Mr. Goodale’s permanent secretary, the senior civil servant in his office, will meet at least daily with him when the House is in session, and perhaps occasionally when it is not, to review current agenda items, update their status, and make the recommendations ministry staff have determined will offer the best outcomes for the primary stakeholders……the civil service and the government.

Mr. Goodale will tell his staff what’s on his mind and the directions he’d like to take. He will always be encouraged to be forthright, and complimented on his insight. His permanent secretary will take the minister’s comments under advisement, tell him a committee will be struck to consider the question and report back in 90 days…..or so. What comes back will weigh every conceivable consideration, particularly if red flags are raised, and cautions advised.

Of course the minister is able to convene his own committees to study particular actions, exercise executive authority, and dictate his wishes. That, however, almost never happens. His senior staff will remind him that arbitrary decisions are ‘courageous’, something no ambitious or seasoned politician wants to hear.

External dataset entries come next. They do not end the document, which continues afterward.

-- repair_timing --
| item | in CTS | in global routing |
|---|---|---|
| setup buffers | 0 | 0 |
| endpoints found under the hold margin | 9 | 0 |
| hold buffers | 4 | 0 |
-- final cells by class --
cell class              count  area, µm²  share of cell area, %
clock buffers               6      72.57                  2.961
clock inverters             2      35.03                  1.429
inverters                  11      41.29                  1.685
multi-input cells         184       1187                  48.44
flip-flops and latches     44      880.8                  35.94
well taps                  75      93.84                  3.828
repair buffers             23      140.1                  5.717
`src/rtl/piso_packet_rx.sv`:
```
// UART deframer for the LArPix PISO line: synchronizes, samples mid-bit, checks odd
// parity and queues {parity_err, payload} in a small FWFT FIFO with status counters.
module piso_packet_rx #(
  parameter int WIDTH        = 64,
  parameter int CLKS_PER_BIT = 4,
  parameter int FIFO_DEPTH   = 4,
  parameter int CNT_BITS     = 16
) (
  input  logic                clk,
  input  logic                reset,
  input  logic                piso,
  output logic [WIDTH-1:0]    pkt_data,
  output logic                pkt_parity_err,
  output logic                pkt_valid,
  input  logic                pkt_ready,
  output logic                frame_err,
  output logic                overflow,
  output logic [CNT_BITS-1:0] rx_count,
  output logic [CNT_BITS-1:0] err_count,
  output logic [CNT_BITS-1:0] drop_count,
  output logic [2:0]          fsm_state
);

  localparam int TW = $clog2(CLKS_PER_BIT + 1);
  localparam int IW = $clog2(WIDTH + 1);
  localparam int AW = (FIFO_DEPTH > 1) ? $clog2(FIFO_DEPTH) : 1;
  localparam int CW = $clog2(FIFO_DEPTH + 1);
  localparam logic [TW-1:0] HALF_BIT = TW'(CLKS_PER_BIT / 2);
  localparam logic [TW-1:0] FULL_BIT = TW'(CLKS_PER_BIT);
  localparam logic [IW-1:0] LAST_IDX = IW'(WIDTH - 1);

  typedef enum logic [2:0] {
    S_IDLE      = 3'd0,
    S_START     = 3'd1,
    S_DATA      = 3'd2,
    S_STOP      = 3'd3,
    S_WAIT_IDLE = 3'd4
  } state_t;

  state_t            state_q, state_d;
  logic [TW-1:0]     timer_q, timer_d;
  logic [IW-1:0]     bit_idx_q, bit_idx_d;
  logic [WIDTH-1:0]  shift_q, shift_d;
  logic              sync_m, piso_s;
  logic              tick, good_stop, bad_stop;

  logic              wr_pend_q, wr_par_q;
  logic [WIDTH-1:0]  wr_data_q;
  logic [WIDTH:0]    mem [FIFO_DEPTH];
  logic [AW-1:0]     rd_ptr, wr_ptr;
  logic [CW-1:0]     count;
  logic              pop, push, drop, full_after_pop;
  logic [1:0]        err_inc;
  logic              frame_err_q, overflow_q;

  function automatic logic [CNT_BITS-1:0] sat_add(input logic [CNT_BITS-1:0] v,
                                                  input logic [1:0] inc);
    logic [CNT_BITS+1:0] sum;
    sum = {2'b00, v} + {{CNT_BITS{1'b0}}, inc};
    if (sum > {2'b00, {CNT_BITS{1'b1}}}) return '1;
    return sum[CNT_BITS-1:0];
  endfunction

  always_ff @(posedge clk) begin
    if (reset) begin
      sync_m <= 1'b1;
      piso_s <= 1'b1;
    end else begin
      sync_m <= piso;
      piso_s <= sync_m;
    end
  end

  // The bit timer only runs in START/DATA/STOP; tick marks the mid-bit sample cycle.
  assign tick = (timer_q == TW'(1));

  always_ff @(posedge clk) begin
    if (reset) begin
      state_q   <= S_IDLE;
      timer_q   <= '0;
      bit_idx_q <= '0;
      shift_q   <= '0;
    end else begin
      state_q   <= state_d;
      timer_q   <= timer_d;
      bit_idx_q <= bit_idx_d;
      shift_q   <= shift_d;
    end
  end

  always_comb begin
    state_d   = state_q;
    timer_d   = timer_q;
    bit_idx_d = bit_idx_q;
    shift_d   = shift_q;
    good_stop = 1'b0;
    bad_stop  = 1'b0;
    case (state_q)
      S_IDLE: begin
        if (!piso_s) begin
          state_d = S_START;
          timer_d = HALF_BIT;
        end
      end
      S_START: begin
        if (!tick) timer_d = timer_q - TW'(1);
        else if (piso_s) state_d = S_IDLE;
        else begin
          state_d   = S_DATA;
          timer_d   = FULL_BIT;
          bit_idx_d = '0;
        end
      end
      S_DATA: begin
        if (!tick) timer_d = timer_q - TW'(1);
        else begin
          shift_d = {piso_s, shift_q[WIDTH-1:1]};
          timer_d = FULL_BIT;
          if (bit_idx_q == LAST_IDX) state_d = S_STOP;
          else bit_idx_d = bit_idx_q + IW'(1);
        end
      end
      S_STOP: begin
        if (!tick) timer_d = timer_q - TW'(1);
        else if (piso_s) begin
          good_stop = 1'b1;
          state_d   = S_IDLE;
        end else begin
          bad_stop = 1'b1;
          state_d  = S_WAIT_IDLE;
        end
      end
      S_WAIT_IDLE: begin
        if (piso_s) state_d = S_IDLE;
      end
      default: state_d = S_IDLE;
    endcase
  end

  assign fsm_state = state_q;

  always_ff @(posedge clk) begin
    if (reset) begin
      wr_pend_q <= 1'b0;
      wr_par_q  <= 1'b0;
      wr_data_q <= '0;
    end else begin
      wr_pend_q <= good_stop;
      if (good_stop) begin
        wr_data_q <= shift_q;
        wr_par_q  <= ~^shift_q;
      end
    end
  end

  // A pop in the write cycle frees a slot, so fullness is judged after the pop.
  assign pop            = (count != '0) && pkt_ready;
  assign full_after_pop = (count == CW'(FIFO_DEPTH)) && !pop;
  assign push           = wr_pend_q && !full_after_pop;
  assign drop           = wr_pend_q && full_after_pop;
  assign err_inc        = {1'b0, bad_stop} + {1'b0, push & wr_par_q};

  always_ff @(posedge clk) begin
    if (reset) begin
      rd_ptr <= '0;
      wr_ptr <= '0;
      count  <= '0;
      for (int i = 0; i < FIFO_DEPTH; i++) mem[i] <= '0;
    end else begin
      if (push) begin
        mem[wr_ptr] <= {wr_par_q, wr_data_q};
        wr_ptr      <= wr_ptr + AW'(1);
      end
      if (pop) rd_ptr <= rd_ptr + AW'(1);
      if (push && !pop) count <= count + CW'(1);
      else if (pop && !push) count <= count - CW'(1);
    end
  end

  assign pkt_valid      = (count != '0);
  assign pkt_data       = mem[rd_ptr][WIDTH-1:0];
  assign pkt_parity_err = mem[rd_ptr][WIDTH];

  always_ff @(posedge clk) begin
    if (reset) begin
      frame_err_q <= 1'b0;
      overflow_q  <= 1'b0;
      rx_count    <= '0;
      err_count   <= '0;
      drop_count  <= '0;
    end else begin
      frame_err_q <= bad_stop;
      overflow_q  <= drop;
      rx_count    <= sat_add(rx_count, {1'b0, push});
      err_count   <= sat_add(err_count, err_inc);
      drop_count  <= sat_add(drop_count, {1'b0, drop});
    end
  end

  assign frame_err = frame_err_q;
  assign overflow  = overflow_q;

endmodule

```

The last thing the Ministry of Public Safety wants is a legislated solitary confinement policy. Law can take control out of the hands of people who abhor any infringements into their domains. It will take ‘courageous’ and determined politicians to change that. They need to be encouraged.

Et tu, Trudeau?

The British Columbia Civil Liberties Association and the John Howard Society were scheduled to be in court on January 3rd of this year to begin the first ever comprehensive challenge of solitary confinement practices in federal prisons. As their literature put it, “International bodies and experts, including the UN Special Rapporteur on Torture, have been unwilling to mince words. Solitary by any other name is still torture.”

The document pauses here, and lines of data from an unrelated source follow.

`src/rtl/xg_keep_to_len.sv`:
```
// Converts a 32-bit byte strobe into a byte count and a contiguous-from-bit-0 flag.
module xg_keep_to_len (
    input  logic [31:0] strb,
    output logic [5:0]  byte_cnt,
    output logic        contig
);

    always_comb begin
        byte_cnt = '0;
        for (int i = 0; i < 32; i++) begin
            byte_cnt = byte_cnt + {5'd0, strb[i]};
        end
    end

    // A contiguous mask is 2^n-1, so adding one clears every set bit.
    assign contig = ((strb & (strb + 32'd1)) == 32'd0);

endmodule

```
`config.mk`:
```
export PLATFORM = sky130hd
export DESIGN_NAME = xg_keep_to_len
export DESIGN_NICKNAME = d
export VERILOG_FILES = /design/src/rtl/xg_keep_to_len.sv
export SDC_FILE = /design/constraint.sdc
export NUM_CORES = 1
export LEC_CHECK = 0
export ABC_AREA = 1
export BUFFER_PORTS_ARGS = -buffer_cell sky130_fd_sc_hd__buf_4
export CAP_MARGIN = 20
export CORE_ASPECT_RATIO = 0.6
export CORE_MARGIN = 8
export CORE_UTILIZATION = 30
export DETAILED_ROUTE_END_ITERATION = 16
export PLACE_DENSITY_LB_ADDON = 0.08
export SLEW_MARGIN = 20
export SYNTH_ARGS = -nofsm -noshare
export SYNTH_HDL_FRONTEND = slang
export SYNTH_SLANG_ARGS = --single-unit
export TNS_END_PERCENT = 1
```
`constraint.sdc`:
```
create_clock -name vclk -period 14.36
set_clock_uncertainty 0.1 [all_clocks]
set_input_delay 2.872 -clock vclk [all_inputs]
set_output_delay 2.872 -clock vclk [all_outputs]
set_load 0.1 [all_outputs]
```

In the middle of December last year, a judge postponed the start of the case until July 4 due to a “reasonable expectation” that federal legislation will be enacted. BCCLA and John Howard will continue to prepare their case to ensure proposed reforms meet the expected standards.

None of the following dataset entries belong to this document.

[config.mk]
export PLATFORM = sky130hd
export DESIGN_NAME = csr_rmw_legalizer_flat
export DESIGN_NICKNAME = d
export VERILOG_FILES = /design/src/rtl/csr_rmw_legalizer_if.sv /design/src/rtl/csr_rmw_legalizer.sv /design/src/flat_wrapper.sv
export SDC_FILE = /design/constraint.sdc
export NUM_CORES = 1
export LEC_CHECK = 0
export BUFFER_PORTS_ARGS = -buffer_cell sky130_fd_sc_hd__buf_4
export CAP_MARGIN = 20
export CORE_MARGIN = 3
export CORE_UTILIZATION = 35
export DETAILED_ROUTE_END_ITERATION = 7
export GPL_TIMING_DRIVEN = 0
export PLACE_DENSITY = 0.67
export SYNTH_ARGS = -nofsm -noshare
export SYNTH_HDL_FRONTEND = slang
export SYNTH_SLANG_ARGS = --single-unit
export TNS_END_PERCENT = 20
[constraint.sdc]
create_clock -name i_clk -period 4.5 [get_ports i_clk]
set_clock_uncertainty 0.2 [all_clocks]
set_input_delay 0.225 -clock i_clk [delete_from_list [all_inputs] [get_ports i_clk]]
set_output_delay 0.225 -clock i_clk [all_outputs]
set_load 0.05 [all_outputs]
[src/rtl/csr_rmw_legalizer_if.sv]
// Request/response and CSR-file bus for csr_rmw_legalizer.
// The master side is the pipeline plus CSR file; the slave side is the legalizer.
interface csr_rmw_legalizer_if #(
    parameter int W = 64
);
    logic         i_req_valid;
    logic         o_req_ready;
    logic [2:0]   i_funct3;
    logic [11:0]  i_csr_addr;
    logic [W-1:0] i_src;
    logic         i_src_nz;
    logic         i_flush;
    logic [11:0]  o_csr_rd_addr;
    logic [W-1:0] i_csr_rd_data;
    logic         o_csr_we;
    logic [11:0]  o_csr_wr_addr;
    logic [W-1:0] o_csr_wr_data;
    logic         o_rsp_valid;
    logic         i_rsp_ready;
    logic [W-1:0] o_rsp_rdata;
    logic         o_rsp_illegal;
    logic [31:0]  o_write_count;

    modport master (
        output i_req_valid, i_funct3, i_csr_addr, i_src, i_src_nz, i_flush,
               i_csr_rd_data, i_rsp_ready,
        input  o_req_ready, o_csr_rd_addr, o_csr_we, o_csr_wr_addr, o_csr_wr_data,
               o_rsp_valid, o_rsp_rdata, o_rsp_illegal, o_write_count
    );

    modport slave (
        input  i_req_valid, i_funct3, i_csr_addr, i_src, i_src_nz, i_flush,
               i_csr_rd_data, i_rsp_ready,
        output o_req_ready, o_csr_rd_addr, o_csr_we, o_csr_wr_addr, o_csr_wr_data,
               o_rsp_valid, o_rsp_rdata, o_rsp_illegal, o_write_count
    );
endinterface

[src/rtl/csr_rmw_legalizer.sv]
// Zicsr read-modify-write sequencer with WARL/WPRI legalization (IDLE/READ/WRITE/RESP).
// Optional completed-write counter enabled by defining CSR_WRITE_COUNTER_EN.
module csr_rmw_legalizer #(
    parameter logic [1:0]  XLEN                 = 2'b10,
    parameter int          PMP_COUNT            = 16,
    parameter logic [25:0] SUPPORTED_EXTENSIONS = 26'h0000100
) (
    input  logic               i_clk,
    input  logic               i_rst,
    csr_rmw_legalizer_if.slave bus
);
    localparam int W = 1 << (int'(XLEN) + 4);

    localparam logic [1:0] IDLE  = 2'b00;
    localparam logic [1:0] READ  = 2'b01;
    localparam logic [1:0] WRITE = 2'b10;
    localparam logic [1:0] RESP  = 2'b11;

    localparam logic [11:0] CSR_MSTATUS  = 12'h300;
    localparam logic [11:0] CSR_MISA     = 12'h301;
    localparam logic [11:0] CSR_MTVEC    = 12'h305;
    localparam logic [11:0] CSR_MSTATUSH = 12'h310;
    localparam logic [11:0] CSR_MENVCFGH = 12'h31A;
    localparam logic [11:0] CSR_MCAUSE   = 12'h342;
    localparam logic [11:0] CSR_MSECCFGH = 12'h757;

    // Set bits take the new value, clear bits preserve the old (WPRI) value.
    localparam logic [W-1:0] MSTATUS_WMASK  = (W == 64) ? W'(64'h8000_07FF_01FF_FFFE)
                                                        : W'(64'h0000_0000_81FF_FFFE);
    localparam logic [W-1:0] MSTATUSH_WMASK = W'(64'h0000_0000_0000_07F0);

    function automatic logic is_pmpaddr(input logic [11:0] addr);
        return addr[11:4] == 8'h3B;
    endfunction

    function automatic logic pmp_unimpl(input logic [11:0] addr);
        return is_pmpaddr(addr) && (int'(addr[3:0]) >= PMP_COUNT);
    endfunction

    function automatic logic is_high_half(input logic [11:0] addr);
        return (addr == CSR_MSTATUSH) || (addr == CSR_MENVCFGH) || (addr == CSR_MSECCFGH);
    endfunction

    function automatic logic [W-1:0] read_legalize(input logic [11:0] addr,
                                                   input logic [W-1:0] d);
        logic [W-1:0] r;
        r = d;
        if (addr == CSR_MISA) begin
            r = '0;
            r[W-1:W-2] = (d[W-1:W-2] == 2'b01 || d[W-1:W-2] == 2'b10) ? d[W-1:W-2] : 2'b01;
            r[25:0] = d[25:0] & SUPPORTED_EXTENSIONS;
        end else if (addr == CSR_MTVEC) begin
            if (d[1]) r[1:0] = 2'b00;
        end else if (addr == CSR_MCAUSE) begin
            if (!((~|d[W-2:4]) && (d[3:0] inside {4'd0, 4'd2, 4'd4, 4'd5, 4'd6, 4'd7, 4'd11})))
                r[W-2:0] = '0;
        end else if (is_high_half(addr)) begin
            if (W == 64) r = '0;
        end else if (pmp_unimpl(addr)) begin
            r = '0;
        end
        return r;
    endfunction

    function automatic logic [W-1:0] write_legalize(input logic [11:0] addr,
                                                    input logic [W-1:0] nv,
                                                    input logic [W-1:0] old);
        logic [W-1:0] r;
        r = nv;
        if (addr == CSR_MSTATUS) begin
            r = (nv & MSTATUS_WMASK) | (old & ~MSTATUS_WMASK);
        end else if (addr == CSR_MSTATUSH) begin
            if (W == 32) r = (nv & MSTATUSH_WMASK) | (old & ~MSTATUSH_WMASK);
        end else if (addr == CSR_MTVEC) begin
            if (nv[1]) r[1:0] = 2'b00;
        end else if (is_pmpaddr(addr)) begin
            r[1:0] = old[1:0];
        end
        return r;
    endfunction

    // Writes silently dropped without flagging the access illegal.
    function automatic logic write_blocked(input logic [11:0] addr);
        return (addr == CSR_MISA) || (is_high_half(addr) && W == 64) || pmp_unimpl(addr);
    endfunction

    logic [1:0]   state;
    logic [2:0]   funct3_r;
    logic [11:0]  addr_r;
    logic [W-1:0] src_r;
    logic         src_nz_r;
    logic         we_ok_r;
    logic         illegal_r;
    logic [W-1:0] wr_data_r;
    logic [11:0]  wr_addr_r;
    logic [W-1:0] rsp_rdata_r;

    logic [W-1:0] old_legal;
    logic [W-1:0] new_raw;
    logic         wen;
    logic         illegal;
    logic         accept;
    logic         csr_we;

    always_comb begin
        old_legal = read_legalize(addr_r, bus.i_csr_rd_data);
        case (funct3_r[1:0])
            2'b10:   new_raw = old_legal | src_r;
            2'b11:   new_raw = old_legal & ~src_r;
            default: new_raw = src_r;
        endcase
        wen     = (funct3_r[1:0] == 2'b01) ? 1'b1 : src_nz_r;
        illegal = (funct3_r == 3'b000) || (funct3_r == 3'b100) ||
                  (wen && addr_r[11:10] == 2'b11);
    end

    assign accept = (state == IDLE) && bus.i_req_valid && !bus.i_flush;
    // Gated by reset so a reset landing on WRITE never reaches the CSR file.
    assign csr_we = (state == WRITE) && we_ok_r && !i_rst;

    // Request capture stage (data only, no reset needed)
    always_ff @(posedge i_clk) begin
        if (accept) begin
            funct3_r <= bus.i_funct3;
            src_r    <= bus.i_src;
            src_nz_r <= bus.i_src_nz;
        end
    end

    // Sequencer and result registers
    always_ff @(posedge i_clk) begin
        if (i_rst) begin
            state       <= IDLE;
            addr_r      <= '0;
            we_ok_r     <= 1'b0;
            illegal_r   <= 1'b0;
            wr_data_r   <= '0;
            wr_addr_r   <= '0;
            rsp_rdata_r <= '0;
        end else begin
            case (state)
                IDLE: begin
                    if (accept) begin
                        addr_r <= bus.i_csr_addr;
                        state  <= READ;
                    end
                end
                READ: begin
                    if (bus.i_flush) begin
                        state <= IDLE;
                    end else begin
                        we_ok_r     <= wen && !illegal && !write_blocked(addr_r);
                        illegal_r   <= illegal;
                        wr_data_r   <= write_legalize(addr_r, new_raw, bus.i_csr_rd_data);
                        wr_addr_r   <= addr_r;
                        rsp_rdata_r <= illegal ? '0 : old_legal;
                        state       <= WRITE;
                    end
                end
                WRITE: state <= RESP;
                RESP: begin
                    if (bus.i_rsp_ready) state <= IDLE;
                end
                default: state <= IDLE;
            endcase
        end
    end

    assign bus.o_req_ready   = (state == IDLE) && !bus.i_flush;
    assign bus.o_csr_rd_addr = addr_r;
    assign bus.o_csr_we      = csr_we;
    assign bus.o_csr_wr_addr = wr_addr_r;
    assign bus.o_csr_wr_data = wr_data_r;
    assign bus.o_rsp_valid   = (state == RESP);
    assign bus.o_rsp_rdata   = rsp_rdata_r;
    assign bus.o_rsp_illegal = illegal_r;

`ifdef CSR_WRITE_COUNTER_EN
    logic [31:0] write_count_r;

    always_ff @(posedge i_clk) begin
        if (i_rst) begin
            write_count_r <= '0;
        end else if (csr_we && write_count_r != 32'hFFFF_FFFF) begin
            write_count_r <= write_count_r + 32'd1;
        end
    end

    assign bus.o_write_count = write_count_r;
`else
    assign bus.o_write_count = 32'd0;
`endif
endmodule

[src/flat_wrapper.sv]
// flat-port wrapper written by rule: the top's interface ports become plain ports
module csr_rmw_legalizer_flat 
#(
    parameter logic [1:0]  XLEN                 = 2'b10,
    parameter int          PMP_COUNT            = 16,
    parameter logic [25:0] SUPPORTED_EXTENSIONS = 26'h0000100
)
  (i_clk, i_rst, bus_i_req_valid, bus_i_funct3, bus_i_csr_addr, bus_i_src, bus_i_src_nz, bus_i_flush, bus_i_csr_rd_data, bus_i_rsp_ready, bus_o_req_ready, bus_o_csr_rd_addr, bus_o_csr_we, bus_o_csr_wr_addr, bus_o_csr_wr_data, bus_o_rsp_valid, bus_o_rsp_rdata, bus_o_rsp_illegal, bus_o_write_count);
  csr_rmw_legalizer_if #(.W(64)) bus_i ();
  input  logic i_clk;
  input  logic i_rst;
  input wire logic [$bits(bus_i.i_req_valid)-1:0] bus_i_req_valid;
  input wire logic [$bits(bus_i.i_funct3)-1:0] bus_i_funct3;
  input wire logic [$bits(bus_i.i_csr_addr)-1:0] bus_i_csr_addr;
  input wire logic [$bits(bus_i.i_src)-1:0] bus_i_src;
  input wire logic [$bits(bus_i.i_src_nz)-1:0] bus_i_src_nz;
  input wire logic [$bits(bus_i.i_flush)-1:0] bus_i_flush;
  input wire logic [$bits(bus_i.i_csr_rd_data)-1:0] bus_i_csr_rd_data;
  input wire logic [$bits(bus_i.i_rsp_ready)-1:0] bus_i_rsp_ready;
  output wire logic [$bits(bus_i.o_req_ready)-1:0] bus_o_req_ready;
  output wire logic [$bits(bus_i.o_csr_rd_addr)-1:0] bus_o_csr_rd_addr;
  output wire logic [$bits(bus_i.o_csr_we)-1:0] bus_o_csr_we;
  output wire logic [$bits(bus_i.o_csr_wr_addr)-1:0] bus_o_csr_wr_addr;
  output wire logic [$bits(bus_i.o_csr_wr_data)-1:0] bus_o_csr_wr_data;
  output wire logic [$bits(bus_i.o_rsp_valid)-1:0] bus_o_rsp_valid;
  output wire logic [$bits(bus_i.o_rsp_rdata)-1:0] bus_o_rsp_rdata;
  output wire logic [$bits(bus_i.o_rsp_illegal)-1:0] bus_o_rsp_illegal;
  output wire logic [$bits(bus_i.o_write_count)-1:0] bus_o_write_count;
  assign bus_i.i_req_valid = bus_i_req_valid;
  assign bus_i.i_funct3 = bus_i_funct3;
  assign bus_i.i_csr_addr = bus_i_csr_addr;
  assign bus_i.i_src = bus_i_src;
  assign bus_i.i_src_nz = bus_i_src_nz;
  assign bus_i.i_flush = bus_i_flush;
  assign bus_i.i_csr_rd_data = bus_i_csr_rd_data;
  assign bus_i.i_rsp_ready = bus_i_rsp_ready;
  assign bus_o_req_ready = bus_i.o_req_ready;
  assign bus_o_csr_rd_addr = bus_i.o_csr_rd_addr;
  assign bus_o_csr_we = bus_i.o_csr_we;
  assign bus_o_csr_wr_addr = bus_i.o_csr_wr_addr;
  assign bus_o_csr_wr_data = bus_i.o_csr_wr_data;
  assign bus_o_rsp_valid = bus_i.o_rsp_valid;
  assign bus_o_rsp_rdata = bus_i.o_rsp_rdata;
  assign bus_o_rsp_illegal = bus_i.o_rsp_illegal;
  assign bus_o_write_count = bus_i.o_write_count;
  csr_rmw_legalizer #(.XLEN(XLEN), .PMP_COUNT(PMP_COUNT), .SUPPORTED_EXTENSIONS(SUPPORTED_EXTENSIONS)) u_core (.i_clk(i_clk), .i_rst(i_rst), .bus(bus_i));
endmodule
==> reports/qor.csv <==
metric,value,unit
status,finished clean,
ios,337,
hold_path_class,input port to flip-flop,
synth-compound-area-share,18.1,%
ys_top_cells_by_area,"dfxtp_1, edfxtp_1, nand3_1",
drt_iter0_markers,997,
finish.net_count,1741,
synth_seq_cells,223,
slowest_stage,a211oi_2,
hpwlAfterDp,29.1,mm
synth_simple_gate_area_share,21.6,%
antenna_found_initial,2,
final_antenna_net_count,0,
final_cell_mix,"buf_4, dfxtp_1, nand2_1, dlygate4sd3_1, nand3_1",
dr.pass1.iters,7,
yosysWarnings,0,
finalCriticalPeriod,3300,ps
start_util,36.0,%
synth_top_area_share,31.8,%
clkTransAtPathRegs,60,ps
path_cells,clkbuf_1 > nor3_1 > and4_1 > a211oi_2 > buf_2 > buf_1 > nand3_1 > o21ai_1,
htree_levels,1,
dieArea,30100,sq um
gp_congestion,0.850,
finalWirelength,41.1,mm
synth_edf_count,67,
grt_use_total,26.1,%
synth.cell_area,9820,sq um
rsz0062_at_grt,false,
period_share,73.2,%
max_slew.worst_pin.slew,926,ps
cap_violations,0,
clk_path_buf_depth,3,
num_rows,60,
yosysSeqAreaShare,52.3,%
critPathKind,flip-flop to flip-flop,
timing.fmax,303,MHz
setup_violations,0,
die_y,174,um
fillers,2446,
drive_gt1_share,25.2,%
slew-limit-headroom,37.9,%
cts_made_buffers,25,
grt-ovfl-total,0,
cp-start-kind,flip-flop,
slowest_delay,690,ps
synthAdderAreaFrac,0,%
cts_tree,yes,
layout_setup_ws,1200,ps
finalMaxSlewViolations,0,
layout-area-overhead-vs-synth,53.5,%
synth_mux_area_share,0.217,%
final_common_cell,buf_4,
cts_resized,0,
async_reset_ff_share,0,%
power_density,344,nW/um^2
worst_setup_path_end_kind,flip-flop,
synth.avg_cell_area,9.10,sq um
yosys.area.top_type,dfxtp_1,
vias_per_cell,5.41,
dp_slack,1290,ps
synth_cell_types,51,
required,4740,ps
hold_viol,0,
wl_per_cell,20.7,um
grt_pass1_wl,62.5,mm
synth_cells,1080,
dieWidth,174,um
arrival,3540,ps
fin_tns_setup,0,ps
core-area,27300,sq um
synth_top_family_by_area,simple AND/OR/NAND/NOR gates,
grt_pass1_vias,10800,
cp_max_fo,10,
cellLeakagePower,6.10,nW
place.port_buffers,302,
clk_latency,520,ps
synthXorXnorAreaFrac,0.0892,%
cts.sinks,223,
grt_max_degree,42,
drc_errors,0,
worst_ir_drop_vdd,0.232,mV
cts_root_buf,clkbuf_16,
vias,10700,
synth_flop_cell,dfxtp_1,
power by group:
group	switching (mW)	total (mW)	internal, mW
Clock	0.840	2.16	1.32
Combinational	0.500	0.821	0.321
Sequential	0.0515	2.20	2.15
Total	1.39	5.18	3.79
kinds of logic after synthesis:
logic type / Yosys count
AO/OA/AOI/OAI: 266
flip-flops: 223
XOR/XNOR: 1
other: 1
multiplexers: 2
AND/OR/NAND/NOR: 427
buffers and inverters: 160
cell type report:
class	count	area (sq um)	share of cell area [%]
inverter	37	139	0.921
sequential	223	5130	34.1
multi-input combinational	728	4050	26.9
antenna	2	5.00	0.0332
buffer	123	622	4.13
clock inverter	10	158	1.05
tap	372	465	3.09
clock buffer	35	703	4.66
timing repair buffer	454	3800	25.2
timing repair:
action,CTS,global route
buffers inserted,0,0
endpoints found under the hold margin,208,0
hold buffers,150,0
synthesized netlist by cell type, drive strengths merged, types with 2 or more instances:
library cell    n
dfxtp         156
nand2         150
nand3         118
o21ai          94
edfxtp         67
clkbuf         65
a21oi          62
buf            58
nor2           44
inv            37
and3           33
o2111ai        33
o32ai          33
nor3b          28
a311o          27
nor4           18
nor3           10
nand4           9
a211oi          4
a31oi           4
a21o            2
a32oi           2
and4            2
nand4bb         2
o21a            2
or2             2
or4             2
stage by stage:
stage          area, sq um  hold slack, ps  instances  utilization (%)  total power, mW
5_1_grt              15100             150       1984             55.3             5.36
2_1_floorplan         9940             124       1111                -             2.65
4_1_cts              15100            73.2       1982             55.3             5.21
3_5_place_dp         12700             205       1787             46.6             2.95
3_3_place_gp         12700             204       1785             46.5             2.94
6_report             15100            90.6       1984             55.3             5.18
worst paths after layout:
path | from | slack (ps) | cells past startpoint | endpoint
setup / recovery | u_core.bus.o_csr_rd_addr[2] | 1200 | 8 | u_core.bus.o_csr_wr_data[58]
hold / removal | bus_i_flush | 90 | 5 | u_core.bus.o_csr_wr_data[8]
setup reg to reg | u_core.bus.o_csr_rd_addr[2] | 1200 | 8 | u_core.bus.o_csr_wr_data[58]
hold reg to reg | u_core.bus.o_rsp_rdata[6] | 240 | 2 | u_core.bus.o_rsp_rdata[6]
flip-flops by register name, summed over array words and instances, names as in the netlist, named ones only:
register and flops:
u_core.src_r 64, u_core.bus.o_rsp_rdata 64, u_core.bus.o_csr_wr_addr 12, u_core.funct3_r 2, u_core.state 1, u_core.bus.o_csr_rd_addr 12, u_core.src_nz_r 1, u_core.bus.o_csr_wr_data 64
u_core.bus.o_rsp_illegal 1, u_core.we_ok_r 1
metal layers:
| layer | up-vias | global-route usage (%) | routed length (um) |
|---|---|---|---|
| li1 | 4943 | - | - |
| met1 | 5128 | 33.2 | 16600 |
| met2 | 567 | 44.1 | 19600 |
| met3 | 88 | 5.61 | 3510 |
| met4 | 0 | 8.58 | 1290 |
| met5 | - | 0 | 0 |
worst max-delay path, delay by kind of cell (launching register included):
family / cells / cell delay, ps
AOI/OAI and AO/OA: 2 / 850
and+or+nand+nor: 3 / 530
DFF: 1 / 340
buffers and inverters: 3 / 1290
(Power assumes the default switching activity.)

This excerpt from the March 5th post, “Segregation – a federal snapshot”, is relevant to a Toronto Globe and Mail item published last week in its May 9 edition. A letter to Justin Trudeau voices the concern………….

May 16, 2017

Right Honourable Justin Trudeau,
Office of the Prime Minister,
80 Wellington Street,
Ottawa, ON K1A 0A2

Re: Ashley Smith inquest recommendations

Dear Prime Minister:

Your letter to the Honourable Jody Wilson-Raybould in 2015 instructed the minister to implement changes to the prison system as recommended by the Ashley Smith inquest. This included the scrutiny of Correctional Service Canada solitary confinement policies.

Justice Peter Leask of the British Columbia Supreme Court ruled on May 8 that a suit by the B.C. Civil Liberties Association and the John Howard Society first brought in January of 2015 can proceed, as no legislation to reform segregation has appeared. This action, which claims solitary confinement violates Charter rights, was originally scheduled to begin in January of this year. The trial was delayed until July when your government applied for an adjournment, arguing new legislation would address the issue.

Do not let yourself or members of your government be cowed, obstructed and delayed by CSC management or UCCO-SACC-CSN(*) members. Correctional Service has had more than sufficient time to do right, and do it without government prodding. Expediency and efficiency demands Don Head and his subordinates at 340 Laurier Avenue West(*) be swept away, and replaced by progressive revisionists in some European and African countries.

You have both the mandate and the power to do just that.

Yours truly,

Charles H. Klassen

cc Honourable Jody Wilson-Raybould
Honourable Ralph Goodale

(*)UCCO-SACC-CSN is the Union of Canadian Correctional Officers, representing prison guards, and 340 Laurier Avenue West is the Ottawa address of the National Headquarters of Correctional Service Canada.

The Globe’s May 9th “Ottawa fails to act in time to stop lawsuit on segregation” is an ideal example of how well-intentioned objectives are subverted by opposing agendas.

Are the prime minister and his cabinet falling prey to the same tactics that have thwarted government innovators since the dawn of democracy?

We’ll examine how this works next time……

“Medication is a privilege, not a right.”

So said a nurse to an inmate a few years ago at the now-closed Toronto West Detention Centre.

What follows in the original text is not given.